- **PROMPT**
Using the entries that follow, write out the line containing "<tr><td>Shortest clock period", the line containing "<tr><td>Number of cells", and every line between them, exactly and nothing else.

(Stored items)
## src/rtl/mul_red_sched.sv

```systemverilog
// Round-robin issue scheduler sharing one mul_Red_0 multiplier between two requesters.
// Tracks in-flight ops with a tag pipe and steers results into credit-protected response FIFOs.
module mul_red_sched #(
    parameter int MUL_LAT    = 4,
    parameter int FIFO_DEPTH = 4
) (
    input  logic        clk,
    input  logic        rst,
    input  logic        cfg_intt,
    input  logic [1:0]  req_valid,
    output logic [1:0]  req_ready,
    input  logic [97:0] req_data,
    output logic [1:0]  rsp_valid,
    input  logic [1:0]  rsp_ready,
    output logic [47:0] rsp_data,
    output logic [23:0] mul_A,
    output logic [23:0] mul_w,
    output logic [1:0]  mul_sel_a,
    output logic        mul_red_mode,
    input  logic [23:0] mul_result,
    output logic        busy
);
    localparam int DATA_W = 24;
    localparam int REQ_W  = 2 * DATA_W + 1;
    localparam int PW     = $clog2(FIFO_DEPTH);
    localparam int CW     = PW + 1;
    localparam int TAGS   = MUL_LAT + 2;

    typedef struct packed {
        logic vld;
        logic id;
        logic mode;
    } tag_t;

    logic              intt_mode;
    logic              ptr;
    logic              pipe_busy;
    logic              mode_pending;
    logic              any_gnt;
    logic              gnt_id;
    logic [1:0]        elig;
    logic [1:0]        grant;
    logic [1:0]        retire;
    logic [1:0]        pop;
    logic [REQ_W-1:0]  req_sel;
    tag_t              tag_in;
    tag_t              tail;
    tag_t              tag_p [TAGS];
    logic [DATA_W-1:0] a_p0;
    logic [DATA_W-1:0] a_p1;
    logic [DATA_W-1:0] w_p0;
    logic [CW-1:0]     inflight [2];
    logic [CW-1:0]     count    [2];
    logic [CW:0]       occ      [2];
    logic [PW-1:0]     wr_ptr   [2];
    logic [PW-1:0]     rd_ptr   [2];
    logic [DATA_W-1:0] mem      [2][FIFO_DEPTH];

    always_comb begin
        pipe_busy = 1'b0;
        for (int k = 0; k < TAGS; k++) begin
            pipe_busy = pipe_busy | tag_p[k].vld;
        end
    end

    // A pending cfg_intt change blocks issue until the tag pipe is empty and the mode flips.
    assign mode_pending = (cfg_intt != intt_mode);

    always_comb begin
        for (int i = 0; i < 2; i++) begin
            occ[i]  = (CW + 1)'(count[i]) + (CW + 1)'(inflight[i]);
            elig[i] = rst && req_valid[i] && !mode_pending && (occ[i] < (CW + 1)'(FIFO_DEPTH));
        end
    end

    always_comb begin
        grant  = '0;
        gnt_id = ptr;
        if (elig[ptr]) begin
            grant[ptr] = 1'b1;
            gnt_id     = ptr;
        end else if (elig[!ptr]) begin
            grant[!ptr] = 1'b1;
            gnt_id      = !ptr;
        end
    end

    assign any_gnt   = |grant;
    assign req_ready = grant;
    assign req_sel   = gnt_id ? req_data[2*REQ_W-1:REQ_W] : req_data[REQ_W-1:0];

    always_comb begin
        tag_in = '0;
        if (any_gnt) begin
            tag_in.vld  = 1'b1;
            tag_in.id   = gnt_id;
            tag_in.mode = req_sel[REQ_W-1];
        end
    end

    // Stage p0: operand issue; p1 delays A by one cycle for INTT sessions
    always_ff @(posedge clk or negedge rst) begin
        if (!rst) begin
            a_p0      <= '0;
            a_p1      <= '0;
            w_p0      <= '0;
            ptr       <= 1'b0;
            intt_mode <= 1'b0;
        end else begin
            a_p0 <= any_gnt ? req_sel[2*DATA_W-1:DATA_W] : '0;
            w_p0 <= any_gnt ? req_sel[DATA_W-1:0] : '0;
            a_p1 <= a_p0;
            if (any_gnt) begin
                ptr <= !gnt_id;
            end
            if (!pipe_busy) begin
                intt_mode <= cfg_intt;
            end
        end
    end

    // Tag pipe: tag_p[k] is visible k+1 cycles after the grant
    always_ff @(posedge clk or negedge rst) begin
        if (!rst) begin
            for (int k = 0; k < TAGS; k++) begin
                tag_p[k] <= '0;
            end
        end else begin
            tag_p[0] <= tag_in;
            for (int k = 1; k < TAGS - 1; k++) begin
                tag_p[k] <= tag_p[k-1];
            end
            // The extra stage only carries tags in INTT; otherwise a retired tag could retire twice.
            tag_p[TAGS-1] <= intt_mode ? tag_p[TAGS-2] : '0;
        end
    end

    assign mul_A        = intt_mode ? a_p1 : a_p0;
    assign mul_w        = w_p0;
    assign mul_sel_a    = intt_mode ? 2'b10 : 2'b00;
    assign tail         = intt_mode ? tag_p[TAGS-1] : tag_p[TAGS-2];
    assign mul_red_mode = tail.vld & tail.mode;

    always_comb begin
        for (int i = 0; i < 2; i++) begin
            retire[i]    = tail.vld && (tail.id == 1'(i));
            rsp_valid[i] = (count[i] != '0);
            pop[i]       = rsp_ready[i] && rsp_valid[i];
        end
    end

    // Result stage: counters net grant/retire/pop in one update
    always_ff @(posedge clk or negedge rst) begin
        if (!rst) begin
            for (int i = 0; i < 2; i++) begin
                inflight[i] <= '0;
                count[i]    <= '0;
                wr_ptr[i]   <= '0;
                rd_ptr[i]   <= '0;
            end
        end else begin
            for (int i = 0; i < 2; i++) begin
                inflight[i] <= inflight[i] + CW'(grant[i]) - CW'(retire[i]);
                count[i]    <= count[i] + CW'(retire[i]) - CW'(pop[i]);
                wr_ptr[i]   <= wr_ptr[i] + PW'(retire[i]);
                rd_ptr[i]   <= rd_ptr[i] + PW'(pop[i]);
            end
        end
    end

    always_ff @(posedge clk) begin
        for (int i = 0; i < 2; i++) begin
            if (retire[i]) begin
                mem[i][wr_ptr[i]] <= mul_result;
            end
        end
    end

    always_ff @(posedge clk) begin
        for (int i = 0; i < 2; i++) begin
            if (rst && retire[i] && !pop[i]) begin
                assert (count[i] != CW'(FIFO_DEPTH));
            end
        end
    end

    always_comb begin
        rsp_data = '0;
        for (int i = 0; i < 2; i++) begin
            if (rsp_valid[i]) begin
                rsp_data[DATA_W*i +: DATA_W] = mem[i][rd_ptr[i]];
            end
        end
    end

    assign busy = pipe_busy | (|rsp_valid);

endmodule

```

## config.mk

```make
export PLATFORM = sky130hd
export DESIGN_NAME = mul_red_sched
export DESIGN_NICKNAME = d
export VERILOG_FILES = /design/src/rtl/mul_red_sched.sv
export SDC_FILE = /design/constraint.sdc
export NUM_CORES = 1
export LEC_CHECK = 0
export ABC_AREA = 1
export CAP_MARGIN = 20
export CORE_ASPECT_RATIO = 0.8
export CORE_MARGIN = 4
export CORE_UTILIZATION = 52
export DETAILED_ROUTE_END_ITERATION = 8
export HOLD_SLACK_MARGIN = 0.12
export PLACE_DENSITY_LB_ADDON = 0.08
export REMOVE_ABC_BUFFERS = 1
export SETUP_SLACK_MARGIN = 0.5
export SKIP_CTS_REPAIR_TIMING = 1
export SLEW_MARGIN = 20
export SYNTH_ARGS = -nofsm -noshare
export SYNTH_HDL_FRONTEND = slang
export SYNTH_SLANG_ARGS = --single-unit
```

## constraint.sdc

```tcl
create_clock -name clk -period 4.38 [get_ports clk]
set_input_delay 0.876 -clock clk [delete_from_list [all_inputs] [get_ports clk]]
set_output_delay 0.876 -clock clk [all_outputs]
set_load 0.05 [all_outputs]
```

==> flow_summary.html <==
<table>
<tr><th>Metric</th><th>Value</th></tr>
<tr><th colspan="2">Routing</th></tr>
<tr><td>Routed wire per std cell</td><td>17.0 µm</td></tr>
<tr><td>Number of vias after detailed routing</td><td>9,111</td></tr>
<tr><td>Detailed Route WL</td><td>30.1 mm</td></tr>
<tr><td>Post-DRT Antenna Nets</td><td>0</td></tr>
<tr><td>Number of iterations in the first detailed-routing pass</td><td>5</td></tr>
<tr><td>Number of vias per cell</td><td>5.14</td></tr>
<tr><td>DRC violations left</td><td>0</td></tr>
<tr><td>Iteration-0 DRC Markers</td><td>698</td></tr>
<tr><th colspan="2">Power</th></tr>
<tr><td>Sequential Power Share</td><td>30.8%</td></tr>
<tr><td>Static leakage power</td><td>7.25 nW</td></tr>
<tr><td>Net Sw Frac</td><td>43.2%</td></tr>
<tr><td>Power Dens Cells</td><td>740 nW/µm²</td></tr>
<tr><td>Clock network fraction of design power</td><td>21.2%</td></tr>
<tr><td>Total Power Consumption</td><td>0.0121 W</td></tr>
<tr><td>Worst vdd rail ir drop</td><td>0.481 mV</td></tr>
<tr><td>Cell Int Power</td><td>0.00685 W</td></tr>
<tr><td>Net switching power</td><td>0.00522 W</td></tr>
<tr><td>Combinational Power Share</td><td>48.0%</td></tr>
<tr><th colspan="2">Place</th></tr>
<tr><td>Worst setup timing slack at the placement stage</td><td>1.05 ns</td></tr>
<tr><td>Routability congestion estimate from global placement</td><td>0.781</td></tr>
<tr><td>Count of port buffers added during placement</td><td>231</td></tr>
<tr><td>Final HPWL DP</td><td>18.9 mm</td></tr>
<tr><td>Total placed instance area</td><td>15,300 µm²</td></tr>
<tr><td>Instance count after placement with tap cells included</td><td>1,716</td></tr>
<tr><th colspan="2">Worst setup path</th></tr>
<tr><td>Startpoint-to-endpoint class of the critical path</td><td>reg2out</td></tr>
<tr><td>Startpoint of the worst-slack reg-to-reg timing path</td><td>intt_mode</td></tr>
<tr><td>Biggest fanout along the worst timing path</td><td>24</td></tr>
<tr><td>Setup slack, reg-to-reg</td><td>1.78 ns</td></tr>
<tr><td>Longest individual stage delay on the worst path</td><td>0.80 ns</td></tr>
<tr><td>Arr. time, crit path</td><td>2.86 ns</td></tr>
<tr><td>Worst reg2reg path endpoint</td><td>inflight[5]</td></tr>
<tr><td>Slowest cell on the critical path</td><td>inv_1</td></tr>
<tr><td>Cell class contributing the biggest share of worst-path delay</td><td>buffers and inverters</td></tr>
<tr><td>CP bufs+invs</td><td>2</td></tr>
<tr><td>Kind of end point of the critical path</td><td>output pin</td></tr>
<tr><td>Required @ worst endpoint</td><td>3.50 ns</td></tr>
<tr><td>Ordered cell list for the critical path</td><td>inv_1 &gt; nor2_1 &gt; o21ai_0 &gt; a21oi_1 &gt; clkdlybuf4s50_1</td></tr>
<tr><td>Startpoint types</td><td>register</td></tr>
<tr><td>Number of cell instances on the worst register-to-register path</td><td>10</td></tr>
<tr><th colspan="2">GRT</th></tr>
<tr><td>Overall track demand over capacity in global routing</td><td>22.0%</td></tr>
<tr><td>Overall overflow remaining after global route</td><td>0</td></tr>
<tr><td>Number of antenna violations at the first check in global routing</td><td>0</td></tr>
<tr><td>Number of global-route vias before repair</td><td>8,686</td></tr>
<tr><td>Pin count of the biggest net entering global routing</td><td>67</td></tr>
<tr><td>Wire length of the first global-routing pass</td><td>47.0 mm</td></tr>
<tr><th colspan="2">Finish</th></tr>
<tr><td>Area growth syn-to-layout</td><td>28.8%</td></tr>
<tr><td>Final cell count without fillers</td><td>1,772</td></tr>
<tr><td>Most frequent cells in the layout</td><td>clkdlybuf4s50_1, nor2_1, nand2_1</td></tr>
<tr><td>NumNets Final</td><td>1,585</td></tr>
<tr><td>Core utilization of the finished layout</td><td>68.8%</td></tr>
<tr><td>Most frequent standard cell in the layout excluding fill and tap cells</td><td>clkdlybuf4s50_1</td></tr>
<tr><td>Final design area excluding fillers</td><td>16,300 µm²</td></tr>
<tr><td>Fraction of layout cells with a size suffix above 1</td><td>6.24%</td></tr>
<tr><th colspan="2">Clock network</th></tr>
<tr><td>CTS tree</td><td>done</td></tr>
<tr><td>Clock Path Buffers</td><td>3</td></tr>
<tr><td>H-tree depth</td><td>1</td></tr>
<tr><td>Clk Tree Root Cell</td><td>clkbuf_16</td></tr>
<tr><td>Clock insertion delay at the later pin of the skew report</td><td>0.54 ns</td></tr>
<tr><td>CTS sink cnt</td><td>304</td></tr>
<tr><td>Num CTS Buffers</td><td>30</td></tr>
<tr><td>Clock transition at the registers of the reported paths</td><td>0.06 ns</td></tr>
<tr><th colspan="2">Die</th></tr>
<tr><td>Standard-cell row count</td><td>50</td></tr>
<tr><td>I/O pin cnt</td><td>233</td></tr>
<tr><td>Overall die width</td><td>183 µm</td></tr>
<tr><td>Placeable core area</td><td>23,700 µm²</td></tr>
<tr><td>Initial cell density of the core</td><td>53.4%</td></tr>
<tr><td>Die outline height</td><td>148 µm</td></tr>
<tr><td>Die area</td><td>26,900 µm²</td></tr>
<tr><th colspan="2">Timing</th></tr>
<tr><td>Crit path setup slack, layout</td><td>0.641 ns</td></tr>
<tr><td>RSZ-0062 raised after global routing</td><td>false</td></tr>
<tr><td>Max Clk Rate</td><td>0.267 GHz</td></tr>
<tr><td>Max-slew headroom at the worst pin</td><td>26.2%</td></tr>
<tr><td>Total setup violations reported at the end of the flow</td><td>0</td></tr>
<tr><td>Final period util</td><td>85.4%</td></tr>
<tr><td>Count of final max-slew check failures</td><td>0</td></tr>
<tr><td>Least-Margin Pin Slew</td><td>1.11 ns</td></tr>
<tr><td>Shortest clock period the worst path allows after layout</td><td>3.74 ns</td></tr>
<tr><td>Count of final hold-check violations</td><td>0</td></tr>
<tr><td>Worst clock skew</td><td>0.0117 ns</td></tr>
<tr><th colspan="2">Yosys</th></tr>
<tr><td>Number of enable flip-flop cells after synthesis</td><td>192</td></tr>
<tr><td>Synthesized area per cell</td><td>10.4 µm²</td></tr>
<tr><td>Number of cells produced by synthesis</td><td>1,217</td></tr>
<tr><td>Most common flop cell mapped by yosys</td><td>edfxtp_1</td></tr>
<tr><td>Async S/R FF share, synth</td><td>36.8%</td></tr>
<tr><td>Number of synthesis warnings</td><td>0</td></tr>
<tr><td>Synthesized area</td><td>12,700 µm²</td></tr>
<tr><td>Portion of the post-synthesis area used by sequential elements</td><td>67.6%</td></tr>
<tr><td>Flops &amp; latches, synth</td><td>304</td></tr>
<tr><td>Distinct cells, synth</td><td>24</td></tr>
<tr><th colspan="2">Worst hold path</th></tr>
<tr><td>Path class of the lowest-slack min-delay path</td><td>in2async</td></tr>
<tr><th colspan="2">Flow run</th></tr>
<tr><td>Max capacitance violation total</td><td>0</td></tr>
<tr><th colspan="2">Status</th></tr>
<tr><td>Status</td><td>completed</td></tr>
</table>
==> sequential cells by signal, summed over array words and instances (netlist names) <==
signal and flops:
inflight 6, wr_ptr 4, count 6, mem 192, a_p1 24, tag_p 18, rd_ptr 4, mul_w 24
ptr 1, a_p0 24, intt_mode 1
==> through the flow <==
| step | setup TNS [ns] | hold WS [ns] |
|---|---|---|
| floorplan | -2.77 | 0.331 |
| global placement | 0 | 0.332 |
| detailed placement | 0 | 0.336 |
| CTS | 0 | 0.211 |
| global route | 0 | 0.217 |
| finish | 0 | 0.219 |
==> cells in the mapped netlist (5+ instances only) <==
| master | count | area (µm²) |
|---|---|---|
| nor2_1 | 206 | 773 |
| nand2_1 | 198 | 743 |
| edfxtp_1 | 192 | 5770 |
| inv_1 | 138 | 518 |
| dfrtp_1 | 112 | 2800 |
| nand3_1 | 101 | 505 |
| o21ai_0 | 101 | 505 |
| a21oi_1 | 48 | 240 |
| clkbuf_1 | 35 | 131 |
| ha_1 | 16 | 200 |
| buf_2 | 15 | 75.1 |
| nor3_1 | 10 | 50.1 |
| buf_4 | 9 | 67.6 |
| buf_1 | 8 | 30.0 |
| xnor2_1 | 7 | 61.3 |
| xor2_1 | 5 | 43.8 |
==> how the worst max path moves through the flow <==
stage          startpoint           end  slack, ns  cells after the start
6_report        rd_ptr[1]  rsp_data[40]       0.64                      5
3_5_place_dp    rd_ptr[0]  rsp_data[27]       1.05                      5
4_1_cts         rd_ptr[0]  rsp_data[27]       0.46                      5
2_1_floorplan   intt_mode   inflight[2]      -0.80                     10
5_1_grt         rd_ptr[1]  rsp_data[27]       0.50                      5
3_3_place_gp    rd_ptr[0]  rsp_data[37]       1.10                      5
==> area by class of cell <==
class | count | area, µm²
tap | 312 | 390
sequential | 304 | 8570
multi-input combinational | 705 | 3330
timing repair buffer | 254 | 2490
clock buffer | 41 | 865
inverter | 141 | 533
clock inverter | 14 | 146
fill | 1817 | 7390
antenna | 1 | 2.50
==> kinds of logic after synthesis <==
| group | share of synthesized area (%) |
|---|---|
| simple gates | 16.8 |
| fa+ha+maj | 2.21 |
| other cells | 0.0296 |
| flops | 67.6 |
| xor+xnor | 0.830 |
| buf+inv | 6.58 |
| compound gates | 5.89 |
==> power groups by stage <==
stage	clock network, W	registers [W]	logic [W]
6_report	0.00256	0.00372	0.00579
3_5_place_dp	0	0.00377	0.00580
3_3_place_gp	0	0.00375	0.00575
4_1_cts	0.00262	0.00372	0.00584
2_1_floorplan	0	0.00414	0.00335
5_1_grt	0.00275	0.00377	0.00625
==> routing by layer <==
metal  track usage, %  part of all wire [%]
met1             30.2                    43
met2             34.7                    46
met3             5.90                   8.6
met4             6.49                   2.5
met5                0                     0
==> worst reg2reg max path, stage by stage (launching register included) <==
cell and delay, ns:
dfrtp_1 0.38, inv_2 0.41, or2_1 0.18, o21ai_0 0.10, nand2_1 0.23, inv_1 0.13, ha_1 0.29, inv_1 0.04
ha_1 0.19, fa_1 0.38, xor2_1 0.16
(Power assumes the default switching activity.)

- **SOLUTION**
<tr><td>Shortest clock period the worst path allows after layout</td><td>3.74 ns</td></tr>
<tr><td>Count of final hold-check violations</td><td>0</td></tr>
<tr><td>Worst clock skew</td><td>0.0117 ns</td></tr>
<tr><th colspan="2">Yosys</th></tr>
<tr><td>Number of enable flip-flop cells after synthesis</td><td>192</td></tr>
<tr><td>Synthesized area per cell</td><td>10.4 µm²</td></tr>
<tr><td>Number of cells produced by synthesis</td><td>1,217</td></tr>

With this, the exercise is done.